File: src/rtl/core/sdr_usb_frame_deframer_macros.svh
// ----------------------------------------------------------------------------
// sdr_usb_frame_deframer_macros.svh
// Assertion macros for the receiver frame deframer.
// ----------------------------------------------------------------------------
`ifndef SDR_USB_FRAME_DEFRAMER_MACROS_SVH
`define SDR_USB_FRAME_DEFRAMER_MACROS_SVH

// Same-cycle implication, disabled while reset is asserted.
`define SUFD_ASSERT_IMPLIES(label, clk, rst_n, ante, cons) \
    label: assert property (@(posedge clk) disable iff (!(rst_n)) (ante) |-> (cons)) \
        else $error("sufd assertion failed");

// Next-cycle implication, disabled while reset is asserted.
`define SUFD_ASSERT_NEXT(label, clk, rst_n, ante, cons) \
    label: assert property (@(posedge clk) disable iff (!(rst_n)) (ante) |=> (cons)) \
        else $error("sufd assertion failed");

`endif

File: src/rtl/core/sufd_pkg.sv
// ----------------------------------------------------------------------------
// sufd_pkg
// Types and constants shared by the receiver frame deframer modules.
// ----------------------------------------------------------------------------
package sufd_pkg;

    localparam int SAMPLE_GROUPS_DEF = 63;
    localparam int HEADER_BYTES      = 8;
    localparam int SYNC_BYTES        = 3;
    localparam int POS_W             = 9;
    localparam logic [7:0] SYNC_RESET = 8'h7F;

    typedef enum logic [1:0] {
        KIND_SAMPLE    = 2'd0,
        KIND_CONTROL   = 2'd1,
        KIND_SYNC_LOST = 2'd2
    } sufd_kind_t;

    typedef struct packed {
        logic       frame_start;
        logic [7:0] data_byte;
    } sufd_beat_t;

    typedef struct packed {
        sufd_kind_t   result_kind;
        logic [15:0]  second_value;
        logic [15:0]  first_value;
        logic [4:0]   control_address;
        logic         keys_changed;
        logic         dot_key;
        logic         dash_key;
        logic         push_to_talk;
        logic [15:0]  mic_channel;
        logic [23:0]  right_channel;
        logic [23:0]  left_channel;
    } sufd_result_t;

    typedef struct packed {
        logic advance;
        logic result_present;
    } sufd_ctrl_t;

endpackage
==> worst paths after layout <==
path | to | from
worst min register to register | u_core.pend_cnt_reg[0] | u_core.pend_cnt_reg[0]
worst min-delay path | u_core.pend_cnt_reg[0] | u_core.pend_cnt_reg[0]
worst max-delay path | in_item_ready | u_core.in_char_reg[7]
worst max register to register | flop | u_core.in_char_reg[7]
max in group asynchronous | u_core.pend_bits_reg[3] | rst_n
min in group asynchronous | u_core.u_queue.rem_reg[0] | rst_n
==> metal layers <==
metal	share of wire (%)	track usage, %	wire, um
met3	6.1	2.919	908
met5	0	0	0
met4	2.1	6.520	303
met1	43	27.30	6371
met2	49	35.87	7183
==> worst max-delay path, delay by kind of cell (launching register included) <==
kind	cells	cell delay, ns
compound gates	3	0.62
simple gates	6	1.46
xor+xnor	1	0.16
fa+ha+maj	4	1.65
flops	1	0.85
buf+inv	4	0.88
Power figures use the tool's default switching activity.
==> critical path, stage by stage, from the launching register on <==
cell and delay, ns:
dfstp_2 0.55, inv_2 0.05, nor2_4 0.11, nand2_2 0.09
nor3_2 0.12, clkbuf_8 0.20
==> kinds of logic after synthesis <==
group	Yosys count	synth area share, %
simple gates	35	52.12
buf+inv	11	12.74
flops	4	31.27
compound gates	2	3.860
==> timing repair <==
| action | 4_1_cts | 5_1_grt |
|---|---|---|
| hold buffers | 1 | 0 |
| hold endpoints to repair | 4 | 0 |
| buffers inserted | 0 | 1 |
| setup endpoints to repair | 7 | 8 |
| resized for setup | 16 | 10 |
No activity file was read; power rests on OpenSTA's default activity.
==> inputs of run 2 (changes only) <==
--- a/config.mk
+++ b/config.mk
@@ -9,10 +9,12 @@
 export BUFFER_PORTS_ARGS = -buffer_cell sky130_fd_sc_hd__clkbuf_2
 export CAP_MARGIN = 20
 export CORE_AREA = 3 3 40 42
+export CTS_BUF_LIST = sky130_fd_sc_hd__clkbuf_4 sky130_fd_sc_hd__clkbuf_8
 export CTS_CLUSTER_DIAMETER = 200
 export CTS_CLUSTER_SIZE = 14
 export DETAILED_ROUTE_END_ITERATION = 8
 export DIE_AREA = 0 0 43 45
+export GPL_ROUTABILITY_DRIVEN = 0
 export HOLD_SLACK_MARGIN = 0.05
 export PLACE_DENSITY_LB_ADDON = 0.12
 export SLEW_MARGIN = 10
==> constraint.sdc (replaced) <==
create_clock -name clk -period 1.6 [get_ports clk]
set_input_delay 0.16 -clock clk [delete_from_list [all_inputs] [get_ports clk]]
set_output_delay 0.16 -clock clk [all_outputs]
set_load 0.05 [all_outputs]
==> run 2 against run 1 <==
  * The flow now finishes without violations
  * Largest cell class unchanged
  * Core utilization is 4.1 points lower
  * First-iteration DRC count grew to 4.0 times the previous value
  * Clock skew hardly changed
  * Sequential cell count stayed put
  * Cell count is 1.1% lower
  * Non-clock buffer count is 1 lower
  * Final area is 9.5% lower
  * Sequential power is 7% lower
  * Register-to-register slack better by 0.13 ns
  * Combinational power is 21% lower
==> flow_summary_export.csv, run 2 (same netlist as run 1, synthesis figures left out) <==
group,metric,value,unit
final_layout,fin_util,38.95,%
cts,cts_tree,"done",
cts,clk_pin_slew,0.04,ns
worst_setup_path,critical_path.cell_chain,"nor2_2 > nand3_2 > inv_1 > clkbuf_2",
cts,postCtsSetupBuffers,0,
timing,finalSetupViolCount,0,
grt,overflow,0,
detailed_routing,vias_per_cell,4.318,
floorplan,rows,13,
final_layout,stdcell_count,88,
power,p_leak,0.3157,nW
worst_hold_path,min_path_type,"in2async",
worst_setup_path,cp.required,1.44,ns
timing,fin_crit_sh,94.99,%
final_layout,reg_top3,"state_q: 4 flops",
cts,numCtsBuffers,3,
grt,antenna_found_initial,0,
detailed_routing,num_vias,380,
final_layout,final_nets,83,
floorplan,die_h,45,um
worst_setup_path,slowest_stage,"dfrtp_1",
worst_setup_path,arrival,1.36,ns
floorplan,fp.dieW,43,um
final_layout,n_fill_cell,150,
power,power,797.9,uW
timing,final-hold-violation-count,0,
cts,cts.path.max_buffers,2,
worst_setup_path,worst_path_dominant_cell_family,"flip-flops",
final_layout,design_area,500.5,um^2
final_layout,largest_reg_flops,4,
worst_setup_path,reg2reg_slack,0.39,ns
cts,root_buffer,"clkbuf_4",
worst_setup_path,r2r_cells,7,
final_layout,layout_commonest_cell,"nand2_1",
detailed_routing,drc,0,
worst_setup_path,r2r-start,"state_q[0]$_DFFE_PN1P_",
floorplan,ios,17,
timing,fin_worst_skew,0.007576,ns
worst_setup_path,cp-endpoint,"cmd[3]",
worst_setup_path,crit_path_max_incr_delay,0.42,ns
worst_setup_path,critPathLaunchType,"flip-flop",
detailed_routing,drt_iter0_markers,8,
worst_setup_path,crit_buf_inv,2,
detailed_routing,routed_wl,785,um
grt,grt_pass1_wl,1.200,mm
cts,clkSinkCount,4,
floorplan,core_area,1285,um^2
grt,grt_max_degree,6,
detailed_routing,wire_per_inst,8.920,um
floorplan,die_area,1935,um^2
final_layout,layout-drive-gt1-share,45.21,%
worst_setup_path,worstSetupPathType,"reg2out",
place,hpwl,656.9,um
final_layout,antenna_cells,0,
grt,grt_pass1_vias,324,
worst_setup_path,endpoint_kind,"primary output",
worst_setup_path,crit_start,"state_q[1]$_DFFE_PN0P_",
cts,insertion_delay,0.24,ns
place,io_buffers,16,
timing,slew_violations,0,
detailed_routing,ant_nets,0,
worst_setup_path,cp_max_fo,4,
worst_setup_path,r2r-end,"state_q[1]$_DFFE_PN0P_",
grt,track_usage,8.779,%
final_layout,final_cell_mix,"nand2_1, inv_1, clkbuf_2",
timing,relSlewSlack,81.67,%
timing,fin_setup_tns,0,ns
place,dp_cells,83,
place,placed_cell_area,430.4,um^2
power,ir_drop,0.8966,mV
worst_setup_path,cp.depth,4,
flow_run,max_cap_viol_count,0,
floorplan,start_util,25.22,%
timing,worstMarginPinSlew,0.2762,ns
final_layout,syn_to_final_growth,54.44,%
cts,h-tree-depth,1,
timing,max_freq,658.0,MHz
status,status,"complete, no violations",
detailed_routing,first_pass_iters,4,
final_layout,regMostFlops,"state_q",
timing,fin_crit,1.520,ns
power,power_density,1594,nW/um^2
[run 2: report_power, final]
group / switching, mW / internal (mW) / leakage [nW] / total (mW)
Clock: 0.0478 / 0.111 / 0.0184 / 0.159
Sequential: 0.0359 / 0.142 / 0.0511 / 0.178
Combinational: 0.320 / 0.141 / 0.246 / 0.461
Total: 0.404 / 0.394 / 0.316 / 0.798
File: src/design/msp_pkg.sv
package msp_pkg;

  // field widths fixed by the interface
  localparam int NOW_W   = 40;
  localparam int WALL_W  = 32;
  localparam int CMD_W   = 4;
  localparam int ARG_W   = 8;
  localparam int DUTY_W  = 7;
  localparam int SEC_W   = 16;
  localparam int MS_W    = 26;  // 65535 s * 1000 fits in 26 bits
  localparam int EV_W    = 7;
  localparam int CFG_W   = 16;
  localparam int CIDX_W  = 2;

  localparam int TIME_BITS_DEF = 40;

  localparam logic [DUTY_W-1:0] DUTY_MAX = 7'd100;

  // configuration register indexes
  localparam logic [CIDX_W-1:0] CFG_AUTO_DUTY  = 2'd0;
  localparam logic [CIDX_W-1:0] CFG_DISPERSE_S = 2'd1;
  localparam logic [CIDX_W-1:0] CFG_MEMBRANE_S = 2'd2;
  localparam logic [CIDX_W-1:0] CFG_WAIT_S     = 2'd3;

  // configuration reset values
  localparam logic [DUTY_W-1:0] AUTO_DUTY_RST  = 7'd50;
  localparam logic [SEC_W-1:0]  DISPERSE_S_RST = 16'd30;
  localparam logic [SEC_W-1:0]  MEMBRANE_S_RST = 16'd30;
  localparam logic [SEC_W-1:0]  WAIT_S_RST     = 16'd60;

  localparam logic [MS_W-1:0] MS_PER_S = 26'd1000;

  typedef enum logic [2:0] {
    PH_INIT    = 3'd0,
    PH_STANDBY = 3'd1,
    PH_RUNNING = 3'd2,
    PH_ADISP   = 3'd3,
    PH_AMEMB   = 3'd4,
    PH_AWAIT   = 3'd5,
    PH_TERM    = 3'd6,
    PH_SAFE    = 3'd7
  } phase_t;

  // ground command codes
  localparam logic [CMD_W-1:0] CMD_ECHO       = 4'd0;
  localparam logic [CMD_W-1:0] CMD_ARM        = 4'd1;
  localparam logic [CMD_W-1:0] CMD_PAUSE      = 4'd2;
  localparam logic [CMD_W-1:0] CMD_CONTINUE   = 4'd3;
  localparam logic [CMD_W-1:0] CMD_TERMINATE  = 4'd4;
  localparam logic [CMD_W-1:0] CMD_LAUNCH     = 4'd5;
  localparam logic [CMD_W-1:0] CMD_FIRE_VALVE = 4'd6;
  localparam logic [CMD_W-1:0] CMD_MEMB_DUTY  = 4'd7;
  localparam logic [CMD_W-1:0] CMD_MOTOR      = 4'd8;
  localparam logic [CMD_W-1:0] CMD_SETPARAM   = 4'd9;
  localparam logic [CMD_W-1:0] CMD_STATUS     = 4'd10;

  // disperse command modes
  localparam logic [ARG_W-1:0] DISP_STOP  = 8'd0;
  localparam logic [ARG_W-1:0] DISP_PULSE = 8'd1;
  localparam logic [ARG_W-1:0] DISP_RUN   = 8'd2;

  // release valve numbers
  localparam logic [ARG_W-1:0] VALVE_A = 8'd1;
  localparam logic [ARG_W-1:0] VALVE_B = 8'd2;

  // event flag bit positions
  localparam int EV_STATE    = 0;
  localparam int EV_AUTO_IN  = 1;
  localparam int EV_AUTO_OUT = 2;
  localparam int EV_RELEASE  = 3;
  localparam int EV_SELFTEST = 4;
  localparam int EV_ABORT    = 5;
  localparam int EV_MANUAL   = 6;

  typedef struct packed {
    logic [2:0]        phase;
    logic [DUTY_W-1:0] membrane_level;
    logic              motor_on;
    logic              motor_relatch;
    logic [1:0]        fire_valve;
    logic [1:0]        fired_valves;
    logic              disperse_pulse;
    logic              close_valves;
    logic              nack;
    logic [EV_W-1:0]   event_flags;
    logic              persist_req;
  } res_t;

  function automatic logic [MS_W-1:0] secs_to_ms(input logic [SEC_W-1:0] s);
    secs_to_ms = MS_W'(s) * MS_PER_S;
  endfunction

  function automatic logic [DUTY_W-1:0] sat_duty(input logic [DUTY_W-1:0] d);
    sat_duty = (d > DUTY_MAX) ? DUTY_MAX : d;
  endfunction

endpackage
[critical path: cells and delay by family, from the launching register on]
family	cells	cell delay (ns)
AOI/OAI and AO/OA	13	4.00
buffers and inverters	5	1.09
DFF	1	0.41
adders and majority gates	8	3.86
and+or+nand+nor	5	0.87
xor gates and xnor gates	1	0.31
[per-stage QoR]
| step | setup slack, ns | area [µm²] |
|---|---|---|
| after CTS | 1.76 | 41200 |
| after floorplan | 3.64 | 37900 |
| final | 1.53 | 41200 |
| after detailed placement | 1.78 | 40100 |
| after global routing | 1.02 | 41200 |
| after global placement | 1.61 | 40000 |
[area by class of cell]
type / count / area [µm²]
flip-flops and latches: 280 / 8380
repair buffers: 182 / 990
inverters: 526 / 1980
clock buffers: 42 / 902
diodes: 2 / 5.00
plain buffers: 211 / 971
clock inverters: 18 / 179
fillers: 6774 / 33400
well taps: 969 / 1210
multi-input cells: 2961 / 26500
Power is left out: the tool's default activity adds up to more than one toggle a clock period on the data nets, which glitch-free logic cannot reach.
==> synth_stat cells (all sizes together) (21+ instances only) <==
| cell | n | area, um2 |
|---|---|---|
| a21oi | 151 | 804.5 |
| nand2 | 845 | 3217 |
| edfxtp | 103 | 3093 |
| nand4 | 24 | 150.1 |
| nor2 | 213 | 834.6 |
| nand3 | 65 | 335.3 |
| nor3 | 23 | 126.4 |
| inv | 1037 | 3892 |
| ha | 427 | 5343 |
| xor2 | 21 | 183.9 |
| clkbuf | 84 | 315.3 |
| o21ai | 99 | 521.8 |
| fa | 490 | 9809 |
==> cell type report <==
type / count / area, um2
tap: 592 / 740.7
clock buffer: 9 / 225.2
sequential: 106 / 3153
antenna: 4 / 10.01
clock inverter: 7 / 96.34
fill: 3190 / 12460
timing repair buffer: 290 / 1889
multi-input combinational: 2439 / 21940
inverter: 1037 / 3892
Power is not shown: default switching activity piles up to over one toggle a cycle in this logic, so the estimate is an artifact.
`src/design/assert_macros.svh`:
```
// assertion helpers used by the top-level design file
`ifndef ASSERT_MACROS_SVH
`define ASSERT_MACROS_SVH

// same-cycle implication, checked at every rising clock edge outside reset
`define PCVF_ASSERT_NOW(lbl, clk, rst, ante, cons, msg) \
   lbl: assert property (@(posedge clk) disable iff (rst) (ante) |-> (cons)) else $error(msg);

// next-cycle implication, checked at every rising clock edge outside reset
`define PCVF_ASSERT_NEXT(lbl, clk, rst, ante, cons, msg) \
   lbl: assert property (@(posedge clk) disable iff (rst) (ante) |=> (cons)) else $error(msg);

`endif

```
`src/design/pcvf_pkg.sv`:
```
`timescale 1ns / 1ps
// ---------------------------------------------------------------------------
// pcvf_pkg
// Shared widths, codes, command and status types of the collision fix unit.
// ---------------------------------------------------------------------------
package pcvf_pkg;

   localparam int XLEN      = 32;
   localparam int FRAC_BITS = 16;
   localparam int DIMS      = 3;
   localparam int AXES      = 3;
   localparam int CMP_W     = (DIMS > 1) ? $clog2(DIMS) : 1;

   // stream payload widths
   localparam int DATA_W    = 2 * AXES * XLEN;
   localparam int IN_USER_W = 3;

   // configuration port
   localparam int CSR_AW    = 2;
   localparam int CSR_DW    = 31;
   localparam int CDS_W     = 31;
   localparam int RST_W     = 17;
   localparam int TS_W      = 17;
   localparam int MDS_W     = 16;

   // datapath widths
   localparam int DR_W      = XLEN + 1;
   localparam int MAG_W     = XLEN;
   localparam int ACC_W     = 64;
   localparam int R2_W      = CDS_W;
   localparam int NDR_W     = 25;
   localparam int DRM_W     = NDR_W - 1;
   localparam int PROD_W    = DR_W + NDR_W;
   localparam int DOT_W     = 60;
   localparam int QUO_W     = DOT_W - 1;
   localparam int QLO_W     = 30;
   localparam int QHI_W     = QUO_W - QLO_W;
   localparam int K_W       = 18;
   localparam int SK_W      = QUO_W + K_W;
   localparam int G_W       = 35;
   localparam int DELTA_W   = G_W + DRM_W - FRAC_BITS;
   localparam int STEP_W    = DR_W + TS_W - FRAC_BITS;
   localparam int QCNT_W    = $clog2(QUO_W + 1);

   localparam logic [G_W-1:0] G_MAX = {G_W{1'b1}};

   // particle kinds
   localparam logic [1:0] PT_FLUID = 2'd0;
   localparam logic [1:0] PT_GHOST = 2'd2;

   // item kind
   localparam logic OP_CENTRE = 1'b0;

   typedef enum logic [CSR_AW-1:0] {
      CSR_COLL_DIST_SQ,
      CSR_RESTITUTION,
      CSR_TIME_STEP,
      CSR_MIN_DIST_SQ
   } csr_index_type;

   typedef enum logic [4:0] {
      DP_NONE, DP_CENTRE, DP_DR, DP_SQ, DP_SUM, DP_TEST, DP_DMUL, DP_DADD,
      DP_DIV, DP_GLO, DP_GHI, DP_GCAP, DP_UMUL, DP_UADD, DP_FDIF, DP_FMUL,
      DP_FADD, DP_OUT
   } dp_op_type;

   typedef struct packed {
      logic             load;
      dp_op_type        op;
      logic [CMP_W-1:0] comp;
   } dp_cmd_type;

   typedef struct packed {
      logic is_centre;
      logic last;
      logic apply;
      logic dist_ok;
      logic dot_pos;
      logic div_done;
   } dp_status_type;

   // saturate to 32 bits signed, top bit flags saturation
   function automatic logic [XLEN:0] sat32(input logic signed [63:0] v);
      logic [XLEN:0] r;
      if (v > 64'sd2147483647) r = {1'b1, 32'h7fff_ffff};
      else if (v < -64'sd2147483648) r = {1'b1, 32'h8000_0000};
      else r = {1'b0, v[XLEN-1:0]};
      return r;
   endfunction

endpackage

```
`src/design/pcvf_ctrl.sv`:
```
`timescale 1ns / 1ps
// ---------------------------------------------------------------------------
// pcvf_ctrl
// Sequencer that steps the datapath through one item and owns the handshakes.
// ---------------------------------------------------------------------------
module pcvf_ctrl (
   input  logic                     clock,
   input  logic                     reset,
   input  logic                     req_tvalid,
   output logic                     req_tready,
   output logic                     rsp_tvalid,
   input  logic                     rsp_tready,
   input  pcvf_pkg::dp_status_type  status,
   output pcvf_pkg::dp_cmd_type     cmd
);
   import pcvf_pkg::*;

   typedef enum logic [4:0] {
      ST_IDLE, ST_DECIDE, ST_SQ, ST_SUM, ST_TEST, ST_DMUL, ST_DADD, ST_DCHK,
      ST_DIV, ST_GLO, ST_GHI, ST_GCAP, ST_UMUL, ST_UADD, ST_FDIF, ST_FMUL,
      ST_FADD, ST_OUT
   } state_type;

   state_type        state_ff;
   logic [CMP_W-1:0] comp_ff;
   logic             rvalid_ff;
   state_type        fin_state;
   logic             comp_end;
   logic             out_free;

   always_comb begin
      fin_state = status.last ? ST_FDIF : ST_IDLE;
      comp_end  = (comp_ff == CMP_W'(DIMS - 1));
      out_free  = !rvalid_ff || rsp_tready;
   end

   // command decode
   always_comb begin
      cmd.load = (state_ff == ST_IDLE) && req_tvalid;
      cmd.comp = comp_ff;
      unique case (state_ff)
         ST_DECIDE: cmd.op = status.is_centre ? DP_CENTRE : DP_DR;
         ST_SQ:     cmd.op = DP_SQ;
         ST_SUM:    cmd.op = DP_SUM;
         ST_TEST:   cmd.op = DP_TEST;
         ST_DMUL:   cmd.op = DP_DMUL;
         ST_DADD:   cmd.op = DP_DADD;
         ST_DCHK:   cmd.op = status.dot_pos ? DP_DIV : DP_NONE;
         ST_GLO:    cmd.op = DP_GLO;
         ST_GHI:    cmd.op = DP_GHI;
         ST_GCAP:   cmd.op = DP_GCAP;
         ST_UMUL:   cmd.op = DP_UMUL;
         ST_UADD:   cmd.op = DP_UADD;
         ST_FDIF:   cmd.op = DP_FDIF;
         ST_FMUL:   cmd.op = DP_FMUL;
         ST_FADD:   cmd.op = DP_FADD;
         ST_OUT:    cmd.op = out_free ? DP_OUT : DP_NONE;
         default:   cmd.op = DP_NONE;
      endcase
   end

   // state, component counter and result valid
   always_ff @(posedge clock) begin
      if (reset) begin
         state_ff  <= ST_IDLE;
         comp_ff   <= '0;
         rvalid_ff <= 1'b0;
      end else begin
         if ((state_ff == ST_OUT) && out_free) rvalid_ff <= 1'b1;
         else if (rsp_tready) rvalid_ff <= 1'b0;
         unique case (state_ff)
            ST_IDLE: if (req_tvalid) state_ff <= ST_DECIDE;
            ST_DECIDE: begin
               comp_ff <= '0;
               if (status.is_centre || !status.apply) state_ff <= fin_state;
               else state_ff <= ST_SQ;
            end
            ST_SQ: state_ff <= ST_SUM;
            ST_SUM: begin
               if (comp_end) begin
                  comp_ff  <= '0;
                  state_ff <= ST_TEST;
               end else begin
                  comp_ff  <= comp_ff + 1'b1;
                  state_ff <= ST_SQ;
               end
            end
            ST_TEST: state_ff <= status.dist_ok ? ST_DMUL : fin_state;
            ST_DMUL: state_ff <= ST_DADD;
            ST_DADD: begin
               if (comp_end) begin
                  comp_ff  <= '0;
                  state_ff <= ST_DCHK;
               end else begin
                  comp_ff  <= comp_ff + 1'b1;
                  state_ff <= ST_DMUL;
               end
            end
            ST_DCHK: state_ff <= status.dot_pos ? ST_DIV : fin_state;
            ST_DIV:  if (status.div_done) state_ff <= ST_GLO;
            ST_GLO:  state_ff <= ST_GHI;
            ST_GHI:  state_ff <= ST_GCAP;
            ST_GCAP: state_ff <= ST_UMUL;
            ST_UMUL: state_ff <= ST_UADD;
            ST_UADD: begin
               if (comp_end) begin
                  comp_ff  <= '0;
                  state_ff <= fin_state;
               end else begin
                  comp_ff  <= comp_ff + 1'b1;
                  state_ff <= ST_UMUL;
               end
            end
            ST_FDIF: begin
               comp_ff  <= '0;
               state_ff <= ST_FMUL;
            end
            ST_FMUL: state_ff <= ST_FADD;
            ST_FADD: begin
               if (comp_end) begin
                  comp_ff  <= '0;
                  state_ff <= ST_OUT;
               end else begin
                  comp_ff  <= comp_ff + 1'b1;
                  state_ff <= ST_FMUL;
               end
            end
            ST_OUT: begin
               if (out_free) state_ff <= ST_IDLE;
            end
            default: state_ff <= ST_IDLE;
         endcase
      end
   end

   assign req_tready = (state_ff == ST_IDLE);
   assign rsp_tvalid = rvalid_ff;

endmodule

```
-*-*-
◆ Task brief: In the listing above, the lines from the one containing "worst paths after" through the one containing "setup | 16 | 10 |" must be set down exactly, with no other lines.

◆ Task result:
==> worst paths after layout <==
path | to | from
worst min register to register | u_core.pend_cnt_reg[0] | u_core.pend_cnt_reg[0]
worst min-delay path | u_core.pend_cnt_reg[0] | u_core.pend_cnt_reg[0]
worst max-delay path | in_item_ready | u_core.in_char_reg[7]
worst max register to register | flop | u_core.in_char_reg[7]
max in group asynchronous | u_core.pend_bits_reg[3] | rst_n
min in group asynchronous | u_core.u_queue.rem_reg[0] | rst_n
==> metal layers <==
metal	share of wire (%)	track usage, %	wire, um
met3	6.1	2.919	908
met5	0	0	0
met4	2.1	6.520	303
met1	43	27.30	6371
met2	49	35.87	7183
==> worst max-delay path, delay by kind of cell (launching register included) <==
kind	cells	cell delay, ns
compound gates	3	0.62
simple gates	6	1.46
xor+xnor	1	0.16
fa+ha+maj	4	1.65
flops	1	0.85
buf+inv	4	0.88
Power figures use the tool's default switching activity.
==> critical path, stage by stage, from the launching register on <==
cell and delay, ns:
dfstp_2 0.55, inv_2 0.05, nor2_4 0.11, nand2_2 0.09
nor3_2 0.12, clkbuf_8 0.20
==> kinds of logic after synthesis <==
group	Yosys count	synth area share, %
simple gates	35	52.12
buf+inv	11	12.74
flops	4	31.27
compound gates	2	3.860
==> timing repair <==
| action | 4_1_cts | 5_1_grt |
|---|---|---|
| hold buffers | 1 | 0 |
| hold endpoints to repair | 4 | 0 |
| buffers inserted | 0 | 1 |
| setup endpoints to repair | 7 | 8 |
| resized for setup | 16 | 10 |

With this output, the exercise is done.